Filters
Filters
and the Unix philosophy
grep
Regular
expressions
egrep
regular expressions
Fun?
with regular expressions
Other
filters
sed
Advanced grep options and patterns
Reading:
The Unix Programming Environment, Chapter 4
- Unix has a philosophy of
using small programs that have a specific purpose
- These programs are then
combined to produce the result you want
- By giving you a set of
"building blocks," Unix lets you handle just about any situation
- Many of these "building
blocks" are "filters"
- They take some input,
do something to it, and produce some output
- We'll cover a few of these in
this section
- Generally speaking, grep searches for patterns in files
- Or in stdin, if no
files are given
- The patterns are a class of
patterns called regular expressions
- grep stands for “get
regular expression and print”
- Variants of grep, called egrep and fgrep, are also usually available as grep -E and grep -F
- egrep extends the regular expression
syntax
- fgrep does a "fast" search
using fixed strings
- Some of the most useful
options:
- grep –v prints lines that
do not match the pattern
- grep –i is
case-insensitive
- grep –n prints out the
line number before the line (and file if more than one file searched)
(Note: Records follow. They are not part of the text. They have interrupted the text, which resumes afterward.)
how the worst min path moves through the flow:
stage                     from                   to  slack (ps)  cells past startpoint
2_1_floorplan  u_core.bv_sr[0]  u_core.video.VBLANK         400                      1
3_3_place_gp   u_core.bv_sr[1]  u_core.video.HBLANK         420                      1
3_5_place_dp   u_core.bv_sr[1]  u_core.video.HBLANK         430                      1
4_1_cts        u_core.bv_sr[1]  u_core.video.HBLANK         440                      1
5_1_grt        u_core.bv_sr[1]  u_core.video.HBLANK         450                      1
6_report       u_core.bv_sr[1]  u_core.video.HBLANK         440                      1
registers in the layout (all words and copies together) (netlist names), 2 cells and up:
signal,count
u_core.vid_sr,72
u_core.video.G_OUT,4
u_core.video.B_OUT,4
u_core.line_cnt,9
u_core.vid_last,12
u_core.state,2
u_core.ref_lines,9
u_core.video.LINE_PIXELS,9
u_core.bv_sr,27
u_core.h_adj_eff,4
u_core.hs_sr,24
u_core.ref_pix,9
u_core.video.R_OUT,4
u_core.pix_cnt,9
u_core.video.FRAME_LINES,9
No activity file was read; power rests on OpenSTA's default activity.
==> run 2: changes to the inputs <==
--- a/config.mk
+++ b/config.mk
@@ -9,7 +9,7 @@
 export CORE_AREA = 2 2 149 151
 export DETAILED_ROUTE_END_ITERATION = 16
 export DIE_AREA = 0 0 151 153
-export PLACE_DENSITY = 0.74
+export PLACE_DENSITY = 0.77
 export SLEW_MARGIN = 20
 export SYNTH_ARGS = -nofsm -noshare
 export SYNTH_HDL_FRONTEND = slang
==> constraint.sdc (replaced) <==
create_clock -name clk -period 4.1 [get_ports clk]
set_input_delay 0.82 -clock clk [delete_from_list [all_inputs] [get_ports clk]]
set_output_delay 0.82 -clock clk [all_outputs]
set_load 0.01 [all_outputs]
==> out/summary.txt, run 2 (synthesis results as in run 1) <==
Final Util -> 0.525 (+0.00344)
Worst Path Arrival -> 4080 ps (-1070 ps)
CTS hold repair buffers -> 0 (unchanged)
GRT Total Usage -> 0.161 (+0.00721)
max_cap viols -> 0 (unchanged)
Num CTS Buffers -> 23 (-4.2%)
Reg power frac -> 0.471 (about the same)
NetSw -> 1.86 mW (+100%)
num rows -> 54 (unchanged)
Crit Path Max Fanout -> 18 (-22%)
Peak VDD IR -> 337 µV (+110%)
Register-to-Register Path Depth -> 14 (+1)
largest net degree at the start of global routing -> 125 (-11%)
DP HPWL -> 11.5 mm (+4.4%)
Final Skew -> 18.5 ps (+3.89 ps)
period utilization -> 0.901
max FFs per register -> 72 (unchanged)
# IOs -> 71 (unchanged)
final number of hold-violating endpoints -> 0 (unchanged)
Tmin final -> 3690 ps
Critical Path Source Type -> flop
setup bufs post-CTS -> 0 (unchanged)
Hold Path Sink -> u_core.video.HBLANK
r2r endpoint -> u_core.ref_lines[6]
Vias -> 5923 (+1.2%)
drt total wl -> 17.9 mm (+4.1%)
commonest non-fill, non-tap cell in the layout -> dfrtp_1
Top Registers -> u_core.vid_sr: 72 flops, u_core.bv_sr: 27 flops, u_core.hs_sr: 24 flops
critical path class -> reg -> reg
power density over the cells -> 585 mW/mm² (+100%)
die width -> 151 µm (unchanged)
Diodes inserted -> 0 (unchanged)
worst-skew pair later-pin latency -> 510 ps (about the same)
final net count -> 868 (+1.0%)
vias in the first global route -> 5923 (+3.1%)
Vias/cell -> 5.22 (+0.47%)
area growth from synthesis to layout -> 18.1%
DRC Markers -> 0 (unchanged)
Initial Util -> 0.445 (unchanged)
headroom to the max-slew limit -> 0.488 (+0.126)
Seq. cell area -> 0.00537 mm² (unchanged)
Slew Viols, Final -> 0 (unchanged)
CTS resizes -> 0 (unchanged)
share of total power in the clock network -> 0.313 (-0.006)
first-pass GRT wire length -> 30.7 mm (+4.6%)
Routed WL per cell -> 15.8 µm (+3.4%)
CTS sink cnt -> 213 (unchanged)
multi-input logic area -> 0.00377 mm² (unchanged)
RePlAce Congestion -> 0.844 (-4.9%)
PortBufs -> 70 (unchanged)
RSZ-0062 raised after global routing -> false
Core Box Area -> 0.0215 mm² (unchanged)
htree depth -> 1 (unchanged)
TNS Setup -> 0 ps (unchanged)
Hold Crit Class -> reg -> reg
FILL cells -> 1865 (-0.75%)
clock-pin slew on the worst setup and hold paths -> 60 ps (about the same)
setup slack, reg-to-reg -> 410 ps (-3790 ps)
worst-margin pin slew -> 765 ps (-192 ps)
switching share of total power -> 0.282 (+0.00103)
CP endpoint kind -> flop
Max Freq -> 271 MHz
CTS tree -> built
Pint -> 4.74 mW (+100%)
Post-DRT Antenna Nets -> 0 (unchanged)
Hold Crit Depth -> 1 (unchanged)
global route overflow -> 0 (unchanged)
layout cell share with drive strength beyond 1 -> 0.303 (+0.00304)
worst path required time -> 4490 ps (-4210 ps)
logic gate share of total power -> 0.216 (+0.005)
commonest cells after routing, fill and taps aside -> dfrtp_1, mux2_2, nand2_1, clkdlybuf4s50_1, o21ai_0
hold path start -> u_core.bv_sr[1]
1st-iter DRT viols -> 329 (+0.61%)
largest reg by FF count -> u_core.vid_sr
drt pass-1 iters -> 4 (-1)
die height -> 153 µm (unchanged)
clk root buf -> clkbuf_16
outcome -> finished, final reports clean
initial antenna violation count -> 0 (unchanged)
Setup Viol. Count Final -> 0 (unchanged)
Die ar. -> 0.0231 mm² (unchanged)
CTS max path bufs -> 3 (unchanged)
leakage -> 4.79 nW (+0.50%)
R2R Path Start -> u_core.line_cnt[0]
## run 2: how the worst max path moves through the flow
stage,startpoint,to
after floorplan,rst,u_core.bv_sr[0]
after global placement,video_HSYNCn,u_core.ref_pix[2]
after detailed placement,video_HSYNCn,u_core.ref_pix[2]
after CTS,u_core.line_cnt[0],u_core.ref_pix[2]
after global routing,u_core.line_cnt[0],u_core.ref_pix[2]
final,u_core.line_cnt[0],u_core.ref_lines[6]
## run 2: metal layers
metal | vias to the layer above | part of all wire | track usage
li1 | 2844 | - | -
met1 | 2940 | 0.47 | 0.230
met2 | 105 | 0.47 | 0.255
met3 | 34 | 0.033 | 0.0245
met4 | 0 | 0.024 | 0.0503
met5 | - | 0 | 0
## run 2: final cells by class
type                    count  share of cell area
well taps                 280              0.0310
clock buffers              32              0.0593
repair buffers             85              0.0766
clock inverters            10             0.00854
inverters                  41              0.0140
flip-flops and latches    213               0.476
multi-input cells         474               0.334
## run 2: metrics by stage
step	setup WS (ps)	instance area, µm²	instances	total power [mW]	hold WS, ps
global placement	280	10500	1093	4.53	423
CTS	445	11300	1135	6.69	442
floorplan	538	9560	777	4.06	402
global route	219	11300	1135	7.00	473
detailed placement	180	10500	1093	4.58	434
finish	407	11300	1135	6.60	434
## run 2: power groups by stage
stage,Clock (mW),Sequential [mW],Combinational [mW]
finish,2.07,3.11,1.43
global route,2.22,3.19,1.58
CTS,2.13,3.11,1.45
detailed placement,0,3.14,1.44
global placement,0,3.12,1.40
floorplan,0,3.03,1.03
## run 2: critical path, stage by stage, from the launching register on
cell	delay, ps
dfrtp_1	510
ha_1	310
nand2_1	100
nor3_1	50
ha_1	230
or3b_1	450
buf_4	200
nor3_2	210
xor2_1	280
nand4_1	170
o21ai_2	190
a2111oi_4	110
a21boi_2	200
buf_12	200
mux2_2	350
$ cat src/rtl/pipe_adder.sv
// Chunked ripple-pipelined adder/subtractor with valid/ready flow control.
// Define PIPE_ADDER_OVF_EN to add the registered signed-overflow output Ovf.
module pipe_adder #(
    parameter int WIDTH  = 32,
    parameter int STAGES = 4
) (
    input  logic        Clk,
    input  logic        Rst,
    pipe_adder_if.slave bus
);
    localparam int CW = WIDTH / STAGES;

    if (STAGES < 1 || WIDTH % STAGES != 0) begin : g_bad_split
        $error("pipe_adder: WIDTH (%0d) must split evenly into STAGES (%0d)", WIDTH, STAGES);
    end
    if (WIDTH < 4 || WIDTH > 64) begin : g_bad_width
        $error("pipe_adder: WIDTH (%0d) out of range 4..64", WIDTH);
    end

    logic              advance;
    logic [STAGES:1]   vld_pipe_q;

    // The whole pipe moves as one; a stalled output freezes every stage.
    assign advance      = !vld_pipe_q[STAGES] || bus.Out_ready;
    assign bus.In_ready = advance;

    always_ff @(posedge Clk or posedge Rst) begin
        if (Rst) begin
            vld_pipe_q <= '0;
        end else if (advance) begin
            vld_pipe_q[1] <= bus.In_valid;
            for (int k = 2; k <= STAGES; k++) vld_pipe_q[k] <= vld_pipe_q[k-1];
        end
    end

    // Stage k adds chunk k; remaining operand chunks ride ahead, finished
    // sum chunks accumulate behind, so only live bits are registered.
    for (genvar k = 0; k < STAGES; k++) begin : g_stg
        localparam int REM = WIDTH - k * CW;

        logic [REM-1:0]        a_in;
        logic [REM-1:0]        b_in;
        logic                  c_in;
        logic [CW:0]           add_w;
        logic [(k+1)*CW-1:0]   s_d;
        logic [(k+1)*CW-1:0]   s_q;
        logic                  c_q;

        assign add_w = {1'b0, a_in[CW-1:0]} + {1'b0, b_in[CW-1:0]} + {{CW{1'b0}}, c_in};

        if (k == 0) begin : g_first
            assign a_in = bus.A;
            assign b_in = bus.B ^ {WIDTH{bus.Sub}};
            assign c_in = bus.Cin ^ bus.Sub;
            assign s_d  = add_w[CW-1:0];
        end else begin : g_next
            assign a_in = g_stg[k-1].g_ops.a_q;
            assign b_in = g_stg[k-1].g_ops.b_q;
            assign c_in = g_stg[k-1].c_q;
            assign s_d  = {add_w[CW-1:0], g_stg[k-1].s_q};
        end

        always_ff @(posedge Clk or posedge Rst) begin
            if (Rst) begin
                s_q <= '0;
                c_q <= 1'b0;
            end else if (advance) begin
                s_q <= s_d;
                c_q <= add_w[CW];
            end
        end

        if (k < STAGES - 1) begin : g_ops
            logic [REM-CW-1:0] a_q;
            logic [REM-CW-1:0] b_q;

            always_ff @(posedge Clk or posedge Rst) begin
                if (Rst) begin
                    a_q <= '0;
                    b_q <= '0;
                end else if (advance) begin
                    a_q <= a_in[REM-1:CW];
                    b_q <= b_in[REM-1:CW];
                end
            end
        end
    end

    assign bus.Out_valid = vld_pipe_q[STAGES];
    assign bus.Sum       = g_stg[STAGES-1].s_q;
    assign bus.Cout      = g_stg[STAGES-1].c_q;

`ifdef PIPE_ADDER_OVF_EN
    logic ovf_d;
    logic ovf_q;

    // Carry into the MSB is recovered from the MSB's sum bit and its operands.
    assign ovf_d = g_stg[STAGES-1].add_w[CW-1] ^ g_stg[STAGES-1].a_in[CW-1]
                 ^ g_stg[STAGES-1].b_in[CW-1]  ^ g_stg[STAGES-1].add_w[CW];

    always_ff @(posedge Clk or posedge Rst) begin
        if (Rst)          ovf_q <= 1'b0;
        else if (advance) ovf_q <= ovf_d;
    end

    assign bus.Ovf = ovf_q;
`endif
endmodule
$ cat src/flat_wrapper.sv
// flat-port wrapper written by rule: the top's interface ports become plain ports
module pipe_adder_flat 
#(
    parameter int WIDTH  = 32,
    parameter int STAGES = 4
)
  (Clk, Rst, bus_In_valid, bus_A, bus_B, bus_Cin, bus_Sub, bus_Out_ready, bus_In_ready, bus_Out_valid, bus_Sum, bus_Cout);
  pipe_adder_if #(.WIDTH(WIDTH)) bus_i ();
  input  logic Clk;
  input  logic Rst;
  input wire logic [$bits(bus_i.In_valid)-1:0] bus_In_valid;
  input wire logic [$bits(bus_i.A)-1:0] bus_A;
  input wire logic [$bits(bus_i.B)-1:0] bus_B;
  input wire logic [$bits(bus_i.Cin)-1:0] bus_Cin;
  input wire logic [$bits(bus_i.Sub)-1:0] bus_Sub;
  input wire logic [$bits(bus_i.Out_ready)-1:0] bus_Out_ready;
  output wire logic [$bits(bus_i.In_ready)-1:0] bus_In_ready;
  output wire logic [$bits(bus_i.Out_valid)-1:0] bus_Out_valid;
  output wire logic [$bits(bus_i.Sum)-1:0] bus_Sum;
  output wire logic [$bits(bus_i.Cout)-1:0] bus_Cout;
  assign bus_i.In_valid = bus_In_valid;
  assign bus_i.A = bus_A;
  assign bus_i.B = bus_B;
  assign bus_i.Cin = bus_Cin;
  assign bus_i.Sub = bus_Sub;
  assign bus_i.Out_ready = bus_Out_ready;
  assign bus_In_ready = bus_i.In_ready;
  assign bus_Out_valid = bus_i.Out_valid;
  assign bus_Sum = bus_i.Sum;
  assign bus_Cout = bus_i.Cout;
  pipe_adder #(.WIDTH(WIDTH), .STAGES(STAGES)) u_core (.Clk(Clk), .Rst(Rst), .bus(bus_i));
endmodule
$ cat config.mk
export PLATFORM = sky130hd
export DESIGN_NAME = pipe_adder_flat
export DESIGN_NICKNAME = d
export VERILOG_FILES = /design/src/rtl/pipe_adder_if.sv /design/src/rtl/pipe_adder.sv /design/src/flat_wrapper.sv
export SDC_FILE = /design/constraint.sdc
export NUM_CORES = 1
export LEC_CHECK = 0
export CORE_MARGIN = 2
export CORE_UTILIZATION = 55
export CTS_CLUSTER_SIZE = 24
export DETAILED_ROUTE_END_ITERATION = 8
export HOLD_SLACK_MARGIN = 0.1
export PLACE_DENSITY_LB_ADDON = 0.3
export SLEW_MARGIN = 20
export SYNTH_ARGS = -nofsm -noshare
export SYNTH_HDL_FRONTEND = slang
export SYNTH_SLANG_ARGS = --single-unit
$ cat constraint.sdc
create_clock -name Clk -period 15 [get_ports Clk]
set_input_delay 3 -clock Clk [delete_from_list [all_inputs] [get_ports Clk]]
set_output_delay 3 -clock Clk [all_outputs]
set_load 0.02 [all_outputs]
$ cat config.mk
export PLATFORM = sky130hd
export DESIGN_NAME = cmp_token_join
export DESIGN_NICKNAME = d
export VERILOG_FILES = /design/src/rtl/cmp_token_join_pkg.sv /design/src/rtl/cmp_token_join_fifo.sv /design/src/rtl/cmp_token_join.sv
export SDC_FILE = /design/constraint.sdc
export NUM_CORES = 1
export LEC_CHECK = 0
export ABC_AREA = 1
export BUFFER_PORTS_ARGS = -buffer_cell sky130_fd_sc_hd__buf_2
export CORE_MARGIN = 10
export CORE_UTILIZATION = 59
export CTS_CLUSTER_DIAMETER = 120
export DETAILED_ROUTE_END_ITERATION = 6
export PLACE_DENSITY_LB_ADDON = 0.1
export SLEW_MARGIN = 20
export SYNTH_ARGS = -nofsm -noshare
export SYNTH_HDL_FRONTEND = slang
export SYNTH_SLANG_ARGS = --single-unit
$ cat constraint.sdc
create_clock -name CLK -period 3.08 [get_ports CLK]
set_input_delay 0.616 -clock CLK [delete_from_list [all_inputs] [get_ports CLK]]
set_output_delay 0.616 -clock CLK [all_outputs]
set_load 0.01 [all_outputs]
$ cat src/rtl/cmp_token_join_pkg.sv
// Shared definitions for the token-join compare node: compare-select encoding
// and the occupancy-count width helper.
package cmp_token_join_pkg;

  typedef enum logic [2:0] {
    OP_EQ  = 3'd0,
    OP_NE  = 3'd1,
    OP_LTU = 3'd2,
    OP_GEU = 3'd3,
    OP_LTS = 3'd4,
    OP_GES = 3'd5
  } cmp_op_e;

  // Counts must represent 0..DEPTH inclusive.
  function automatic int unsigned cnt_w(input int unsigned depth);
    return $clog2(depth) + 1;
  endfunction

endpackage

$ cat src/rtl/cmp_token_join_fifo.sv
// Per-channel token queue: circular buffer with registered occupancy.
// A push onto a full queue is accepted only when a pop frees a slot at the same edge.
module token_fifo
  import cmp_token_join_pkg::*;
#(
  parameter int unsigned N     = 16,
  parameter int unsigned DEPTH = 4
) (
  input  logic                      clk,
  input  logic                      rst,
  input  logic                      push,
  input  logic                      pop,
  input  logic [N-1:0]              din,
  output logic [N-1:0]              dout,
  output logic [cnt_w(DEPTH)-1:0]   count,
  output logic                      full,
  output logic                      empty,
  output logic                      drop
);

  localparam int unsigned CW = cnt_w(DEPTH);
  localparam int unsigned PW = $clog2(DEPTH);

  logic [N-1:0]  mem_q [DEPTH];
  logic [PW-1:0] wr_ptr_q, wr_ptr_d;
  logic [PW-1:0] rd_ptr_q, rd_ptr_d;
  logic [CW-1:0] count_q, count_d;
  logic          push_ok, pop_ok;

  assign full    = (count_q == CW'(DEPTH));
  assign empty   = (count_q == '0);
  assign pop_ok  = pop && !empty;
  assign push_ok = push && (!full || pop_ok);
  assign drop    = push && !push_ok;
  assign dout    = mem_q[rd_ptr_q];
  assign count   = count_q;

  always_comb begin
    wr_ptr_d = wr_ptr_q;
    rd_ptr_d = rd_ptr_q;
    count_d  = count_q;
    if (push_ok) wr_ptr_d = wr_ptr_q + PW'(1);
    if (pop_ok)  rd_ptr_d = rd_ptr_q + PW'(1);
    case ({push_ok, pop_ok})
      2'b10:   count_d = count_q + CW'(1);
      2'b01:   count_d = count_q - CW'(1);
      default: count_d = count_q;
    endcase
  end

  always_ff @(posedge clk or posedge rst) begin
    if (rst) begin
      wr_ptr_q <= '0;
      rd_ptr_q <= '0;
      count_q  <= '0;
    end else begin
      wr_ptr_q <= wr_ptr_d;
      rd_ptr_q <= rd_ptr_d;
      count_q  <= count_d;
    end
  end

  always_ff @(posedge clk) begin
    if (push_ok) mem_q[wr_ptr_q] <= din;
  end

endmodule
==> config.mk <==
export PLATFORM = sky130hd
export DESIGN_NAME = act_mem_ext_dma
export DESIGN_NICKNAME = d
export VERILOG_FILES = /design/src/rtl/act_mem_ext_dma.sv
export SDC_FILE = /design/constraint.sdc
export NUM_CORES = 1
export LEC_CHECK = 0
export BUFFER_PORTS_ARGS = -buffer_cell sky130_fd_sc_hd__buf_2
export CAP_MARGIN = 40
export CORE_MARGIN = 2
export CORE_UTILIZATION = 40
export CTS_CLUSTER_DIAMETER = 100
export CTS_CLUSTER_SIZE = 24
export DETAILED_ROUTE_END_ITERATION = 10
export PLACE_DENSITY = 0.58
export SETUP_SLACK_MARGIN = 0.05
export SKIP_CTS_REPAIR_TIMING = 1
export SLEW_MARGIN = 0
export SYNTH_ARGS = -nofsm -noshare
export SYNTH_HDL_FRONTEND = slang
export SYNTH_SLANG_ARGS = --single-unit
export TNS_END_PERCENT = 20
==> constraint.sdc <==
create_clock -name clk -period 3.7 [get_ports clk]
set_input_delay 0.37 -clock clk [delete_from_list [all_inputs] [get_ports clk]]
set_output_delay 0.37 -clock clk [all_outputs]
set_load 0.02 [all_outputs]
==> src/rtl/act_mem_ext_dma.sv <==
// Host-side DMA for the activation memory external port: packs a load element
// stream into rows for writing, and serializes read rows onto a store stream.
//
// state     | meaning
// S_IDLE    | waiting for a command, cmd_ready high
// S_LOAD    | accepting load elements, packing rows, launching writes
// S_ST_RD   | read strobe for the current row
// S_ST_CAP  | capture the returned row into the unload buffer
// S_ST_SEND | serializing the unload buffer onto the store stream
// S_DONE    | one-cycle completion pulse
module act_mem_ext_dma #(
  parameter int N_DIM_ARRAY    = 8,
  parameter int ACT_DATA_WIDTH = 8,
  parameter int ADDR_WIDTH     = 12,
  parameter int LEN_WIDTH      = 16
) (
  input  logic                                 clk,
  input  logic                                 reset,
  input  logic                                 i_cmd_valid,
  output logic                                 o_cmd_ready,
  input  logic                                 i_cmd_dir,
  input  logic [ADDR_WIDTH-1:0]                i_cmd_base_addr,
  input  logic [LEN_WIDTH-1:0]                 i_cmd_len,
  input  logic                                 i_s_valid,
  input  logic [ACT_DATA_WIDTH-1:0]            i_s_data,
  output logic                                 o_s_ready,
  output logic                                 o_m_valid,
  output logic [ACT_DATA_WIDTH-1:0]            o_m_data,
  output logic                                 o_m_last,
  input  logic                                 i_m_ready,
  output logic                                 o_wr_en_ext,
  output logic [ADDR_WIDTH-1:0]                o_wr_addr_ext,
  output logic [N_DIM_ARRAY*ACT_DATA_WIDTH-1:0] o_wr_data_ext,
  output logic                                 o_rd_en_ext,
  output logic [ADDR_WIDTH-1:0]                o_rd_addr_ext,
  input  logic [N_DIM_ARRAY*ACT_DATA_WIDTH-1:0] i_rd_data_ext,
  output logic                                 o_busy,
  output logic                                 o_done
);

  localparam int N_LOG = $clog2(N_DIM_ARRAY);
  localparam int W     = ACT_DATA_WIDTH;
  localparam int ROW_W = N_DIM_ARRAY * ACT_DATA_WIDTH;
  localparam logic [ADDR_WIDTH-1:0] ALIGN_MASK = ~ADDR_WIDTH'(N_DIM_ARRAY - 1);
  localparam logic [ADDR_WIDTH-1:0] ROW_STEP   = ADDR_WIDTH'(N_DIM_ARRAY);

  typedef enum logic [2:0] {
    S_IDLE, S_LOAD, S_ST_RD, S_ST_CAP, S_ST_SEND, S_DONE
  } state_t;

  state_t                r_state;
  logic [ADDR_WIDTH-1:0] r_base;
  logic [LEN_WIDTH-1:0]  r_len;
  logic [LEN_WIDTH-1:0]  r_row_cnt;
  logic [N_LOG-1:0]      r_lane_cnt;
  logic [ROW_W-1:0]      r_pack;
  logic [ROW_W-1:0]      r_unload;
  logic                  r_wr_en;
  logic [ADDR_WIDTH-1:0] r_wr_addr;
  logic [ROW_W-1:0]      r_wr_data;
  logic                  r_rd_en;
  logic [ADDR_WIDTH-1:0] r_rd_addr;
  logic                  r_done;

  logic [ADDR_WIDTH-1:0] w_row_addr;
  logic                  w_last_lane;
  logic                  w_last_row;

  // Address arithmetic wraps modulo 2^ADDR_WIDTH; the memory routes by MSB.
  assign w_row_addr  = r_base + ADDR_WIDTH'(r_row_cnt << N_LOG);
  assign w_last_lane = (r_lane_cnt == N_LOG'(N_DIM_ARRAY - 1));
  assign w_last_row  = (r_row_cnt == r_len - LEN_WIDTH'(1));

  always_ff @(posedge clk or negedge reset) begin
    if (!reset) begin
      r_state    <= S_IDLE;
      r_base     <= '0;
      r_len      <= '0;
      r_row_cnt  <= '0;
      r_lane_cnt <= '0;
      r_pack     <= '0;
      r_unload   <= '0;
      r_wr_en    <= 1'b0;
      r_wr_addr  <= '0;
      r_wr_data  <= '0;
      r_rd_en    <= 1'b0;
      r_rd_addr  <= '0;
      r_done     <= 1'b0;
    end else begin
      r_wr_en <= 1'b0;
      r_rd_en <= 1'b0;
      r_done  <= 1'b0;
      case (r_state)
        S_IDLE: begin
          if (i_cmd_valid) begin
            r_base     <= i_cmd_base_addr & ALIGN_MASK;
            r_len      <= i_cmd_len;
            r_row_cnt  <= '0;
            r_lane_cnt <= '0;
            if (i_cmd_len == '0) begin
              r_state <= S_DONE;
              r_done  <= 1'b1;
            end else if (!i_cmd_dir) begin
              r_state <= S_LOAD;
            end else begin
              r_state   <= S_ST_RD;
              r_rd_en   <= 1'b1;
              r_rd_addr <= i_cmd_base_addr & ALIGN_MASK;
            end
          end
        end
        S_LOAD: begin
          if (i_s_valid) begin
            r_pack[r_lane_cnt*W +: W] <= i_s_data;
            r_lane_cnt                <= r_lane_cnt + N_LOG'(1);
            if (w_last_lane) begin
              // Incoming element bypasses the pack buffer so the row writes without a bubble.
              r_wr_data <= {i_s_data, r_pack[(N_DIM_ARRAY-1)*W-1:0]};
              r_wr_addr <= w_row_addr;
              r_wr_en   <= 1'b1;
              r_row_cnt <= r_row_cnt + LEN_WIDTH'(1);
              if (w_last_row) begin
                r_state <= S_DONE;
                r_done  <= 1'b1;
              end
            end
          end
        end
        S_ST_RD: r_state <= S_ST_CAP;
        S_ST_CAP: begin
          r_unload   <= i_rd_data_ext;
          r_lane_cnt <= '0;
          r_state    <= S_ST_SEND;
        end
        S_ST_SEND: begin
          if (i_m_ready) begin
            r_lane_cnt <= r_lane_cnt + N_LOG'(1);
            if (w_last_lane) begin
              r_row_cnt <= r_row_cnt + LEN_WIDTH'(1);
              if (w_last_row) begin
                r_state <= S_DONE;
                r_done  <= 1'b1;
              end else begin
                r_state   <= S_ST_RD;
                r_rd_en   <= 1'b1;
                r_rd_addr <= w_row_addr + ROW_STEP;
              end
            end
          end
        end
        S_DONE:  r_state <= S_IDLE;
        default: r_state <= S_IDLE;
      endcase
    end
  end

  assign o_cmd_ready   = (r_state == S_IDLE);
  assign o_busy        = (r_state != S_IDLE);
  assign o_s_ready     = (r_state == S_LOAD);
  assign o_m_valid     = (r_state == S_ST_SEND);
  assign o_m_data      = r_unload[r_lane_cnt*W +: W];
  assign o_m_last      = o_m_valid && w_last_lane && w_last_row;
  assign o_wr_en_ext   = r_wr_en;
  assign o_wr_addr_ext = r_wr_addr;
  assign o_wr_data_ext = r_wr_data;
  assign o_rd_en_ext   = r_rd_en;
  assign o_rd_addr_ext = r_rd_addr;
  assign o_done        = r_done;

endmodule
- grep –f filename reads the
patterns from a file (maybe only for fgrep and egrep on some systems)
- grep –l only prints out
the filenames that have something that matches (very useful on command
lines: sort `grep –l …` | …
- Regular expressions are
basically mini-algorithms that specify how to match text
- Regular expressions
look similar to shell patterns, but are quite a bit different
- The simplest regular
expresson is a single letter, which matches that letter
- a matches a, abcde,
or supercalifragilisticexpialidocious
- A sequence of letters matches
that sequence
- cat matches cat, caterpillar, or scatalogical
- The character . (a dot) matches any character
- The character * indicates zero or more occurrences
of the preceeding character
- car* matches cat, carry, or carolina
- ar*a matches sarah, saab, or marrrrrrrrrrrrra,
but not marrrrrrrrrtha
- ^ matches the beginning of a line
- $ matches the end of a line
- So ^$ matches a blank line
- [....] matches any of the characters given, and ranges
can be specified
- [0-9] matches any digit
- [0-9]* matches zero or more digits
- [^....] matches any character other than those listed,
and ranges can be specified
- [^0-9] matches any non-digit
- Note that * doesn't match anything itself. It
just modifies the meaning of the previous character
- egrep (or grep -E) adds a few
more
- The character + matches one or more of the
previous character
- car+ matches car, carr, or carrrrr,
but not ca
- The character ? matches zero or one of the
previous character
- car?pet matches capet and carpet, but not ca or carrpet
- (expression1|expression2) matches either expression1
or expression2
- Note that ?, and + don't match anything themselves. They just modify
the meaning of the previous character
- The book offers a couple of
interesting regular expressions. If you understand them, you could be
considered to have a good understanding of regular expressions.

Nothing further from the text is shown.